The clinical phenotype of Down syndrome is marked by varying psycho-physical anomalies and an increased incidence of certain systemic diseases. These manifestations can differ greatly among individuals, influenced not only by genetic factors but also by environmental factors such as education and family upbringing.
Individuals with Down syndrome often exhibit distinct physical characteristics. These may include a small skull with a flattened occipital region, a rounded face with a flattened profile, small and round ears with low insertion, short fingers, and muscular hypotonia at birth. Other common characteristics include a short nose with a flat root, small and irregular teeth, a voluminous tongue, and palms crossed by a single transverse groove.
Individuals with Down syndrome are also at a higher risk of certain systemic diseases. These can include cardiovascular diseases, malformations of the digestive tract, leukemia, alopecia, growth retardation, overweight/obesity, eye diseases, immune system problems, hypothyroidism, ear diseases, and orthopedic diseases.
Mental retardation is a constant aspect of Down syndrome, varying in degree from mild to medium, with a tendency to worsen with age. Moreover, individuals with Down syndrome develop the neuropathological signs of Alzheimer's disease at a much earlier age than normal individuals.
The risk of having a child with Down syndrome increases as the maternal age increases. Therefore, screening for Down syndrome during pregnancy is crucial. Modern science offers numerous tools to better characterize this risk.
The "triple test" is a screening method based on the measurement of three markers in serum: alpha-fetoprotein, human chorionic gonadotropin, and unconjugated estriol. The "quad test" adds an additional serum marker, inhibin A, to the triple test. These tests can identify 50 to 80% of cases of Down syndrome, with the risk of false positives around 5%.
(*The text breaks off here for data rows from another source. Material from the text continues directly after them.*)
This design comes from an exercise in tuning for small area, a short achievable clock period and few clock cycles per item on the open sky130 flow, not from production work.
At most, simulation tests tie the RTL to the original design; equivalence was not proved.
Only the layout flow was run in runs 3 to 8; the RTL was not checked for function there.
Power and IR drop assume default switching activity.

==> design.v <==
module switch
#(
    parameter ROUTER_WIDTH = 2,
    parameter AURORA_WIDTH = 256
)(
    input clk,
    input rst_n,
    input [ROUTER_WIDTH - 1:0] src_router,
    input empty_input_port_0,
    input [AURORA_WIDTH - 1:0] data_in_port_0,
    output rd_input_port_0,
    input empty_ack_fifo,
    input [AURORA_WIDTH - 1:0] ack_data,
    output rd_ack_fifo,
    input empty_input_port_1,
    input [AURORA_WIDTH - 1:0] data_in_port_1,
    output rd_input_port_1,
    input empty_input_port_2,
    input [AURORA_WIDTH - 1:0] data_in_port_2,
    output rd_input_port_2,
    output we_output_port_0,
    output [AURORA_WIDTH - 1:0] data_out_port_0,
    output we_output_port_1,
    output [AURORA_WIDTH - 1:0] data_out_port_1,
    output we_output_port_2,
    output [AURORA_WIDTH - 1:0] data_out_port_2
);
wire [AURORA_WIDTH - 1:0] din [0:3];
assign din[0] = data_in_port_0;
assign din[1] = ack_data;
assign din[2] = data_in_port_1;
assign din[3] = data_in_port_2;
wire [3:0] empty = {empty_input_port_2, empty_input_port_1, empty_ack_fifo, empty_input_port_0};
reg [3:0] held;    
reg [3:0] sel_a;   
reg [3:0] sel_b;   
reg [1:0] ptr;     
wire [3:0] is0, is1, is2;
genvar g;
generate
    for (g = 0; g < 4; g = g + 1) begin : g_route
        wire [1:0] rel = din[g][3:2] - src_router;
        assign is0[g] = (rel == 2'd0);
        assign is1[g] = (rel == 2'd3);
        assign is2[g] = rel[1] ^ rel[0];
    end
endgenerate
wire [3:0] wa  = sel_a & held & is2;
wire [3:0] wb0 = sel_b & held & is0;
wire [3:0] wb1 = sel_b & held & is1;
wire [3:0] wr  = wa | wb0 | wb1;
wire [3:0] rd  = ~held | wr;
assign rd_input_port_0 = rd[0];
assign rd_ack_fifo     = rd[1];
assign rd_input_port_1 = rd[2];
assign rd_input_port_2 = rd[3];
assign we_output_port_2 = |wa;
assign we_output_port_0 = |wb0;
assign we_output_port_1 = |wb1;
reg [AURORA_WIDTH - 1:0] out_a, out_b;
integer k;
always @(*) begin
    out_a = {AURORA_WIDTH{1'b0}};
    out_b = {AURORA_WIDTH{1'b0}};
    for (k = 0; k < 4; k = k + 1) begin
        out_a = out_a | (din[k] & {AURORA_WIDTH{sel_a[k]}});
        out_b = out_b | (din[k] & {AURORA_WIDTH{sel_b[k]}});
    end
end
assign data_out_port_2 = out_a;
assign data_out_port_0 = out_b;
assign data_out_port_1 = out_b;
wire [3:0] pop  = rd & ~empty;
wire [3:0] kept = held & ~wr;
wire [3:0] cand_a = kept & is2;
wire [3:0] cand_b = kept & ~is2;
function [3:0] pick_first(input [3:0] req, input [1:0] p);
    reg [7:0] d;
    reg [3:0] r, o;
    begin
        d = {req, req} >> p;
        r = d[3:0];
        o = r & ~(r - 4'd1);
        d = {o, o} << p;
        pick_first = d[7:4];
    end
endfunction
function [3:0] pick_last(input [3:0] req, input [1:0] p);
    reg [7:0] d;
    reg [3:0] r, o;
    begin
        d = {req, req} >> p;
        r = d[3:0];
        o = r[3] ? 4'b1000 : r[2] ? 4'b0100 : r[1] ? 4'b0010 : r[0] ? 4'b0001 : 4'b0000;
        d = {o, o} << p;
        pick_last = d[7:4];
    end
endfunction
wire [3:0] next_a = pick_first((|cand_a) ? cand_a : pop, ptr);
wire [3:0] next_b = (|cand_b) ? pick_first(cand_b, ptr) : pick_last(pop, ptr);
always @(posedge clk or negedge rst_n) begin
    if (!rst_n) begin
        held  <= 4'd0;
        sel_a <= 4'd0;
        sel_b <= 4'd0;
        ptr   <= 2'd0;
    end else begin
        held  <= pop | kept;
        sel_a <= next_a;
        sel_b <= next_b;
        ptr   <= ptr + 2'd1;
    end
end
endmodule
Amniocentesis and chorionic villus sampling are invasive tests used for the early diagnosis of Down syndrome. These tests are generally performed when the triple or quad test shows a high risk of carrying a fetus with Down syndrome. Despite the risk of miscarriage, these tests have a diagnostic accuracy close to 99%.
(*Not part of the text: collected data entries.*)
What follows belongs to an exercise in optimizing a design on an open flow for small area; a production flow would make more cautious choices.
RTL that was checked went through simulation tests only; none was proved equivalent to the original.
Power is estimated from default activity; no workload was simulated.

==> inputs of trial 33 <==
==> flow/design.v <==
`timescale 1ns / 1ps
module sync_fifo #(
	parameter	DEPTH=8,
	parameter	WIDTH=32,
	parameter	AF_LEVEL = 1,
	parameter	AE_LEVEL = 1,
	parameter	DEPTH_LOG=$clog2(DEPTH)
)(
	input					clk, rstn,
	input					push, pop,
	input 		[WIDTH-1:0]	din,
	output 		[WIDTH-1:0]	dout,
	output					full,empty,a_full,a_empty
);
	reg [WIDTH-1:0]		mem[DEPTH-1:0];
	reg [DEPTH_LOG:0]	k;		 
	always @(posedge clk)
	if (push) begin
		mem[0] <= din;
		for (int i=1;i<DEPTH;i++) mem[i] <= mem[i-1];
	end
	always @(posedge clk, negedge rstn)
	if		(!rstn)			k <= {(DEPTH_LOG+1){1'b1}};
	else if (push != pop)	k <= push ? k + 1'b1 : k - 1'b1;
	assign	empty	= k[DEPTH_LOG];
	assign	full 	= k == DEPTH - 1;
	assign	a_full	= !k[DEPTH_LOG] && k >= DEPTH - 1 - AF_LEVEL;
	assign	a_empty = k[DEPTH_LOG] || k <= AE_LEVEL - 1;
	wire [DEPTH-1:0] rsel_n = ~({{(DEPTH-1){1'b0}},1'b1} << k[DEPTH_LOG-1:0]);
	genvar b;
	generate for (b=0;b<WIDTH;b++) begin : g_rd
		wire [3:0] z;
		for (genvar j=0;j<4;j++) begin : g_p
			fifo_oai22 u_o (.a1(rsel_n[2*j]), .a2(mem[2*j][b]), .b1(rsel_n[2*j+1]), .b2(mem[2*j+1][b]), .y(z[j]));
		end
		assign dout[b] = ~|z;
	end endgenerate
endmodule
module fifo_oai22 (input a1, a2, b1, b2, output y);
	assign y = ~((a1 | a2) & (b1 | b2));
endmodule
Early intervention is vital to fully exploit the psycho-physical development potential of children with Down syndrome. Children with Down syndrome can learn to carry out activities usually performed by other children, such as playing, speaking, building, and playing sports, although this may require longer learning times.
Family involvement and support from various associations are crucial in the care and treatment of individuals with Down syndrome. It's important to remember that while Down syndrome is a part of the individual's identity, it does not define them. With the right support, individuals with Down syndrome can lead fulfilling lives.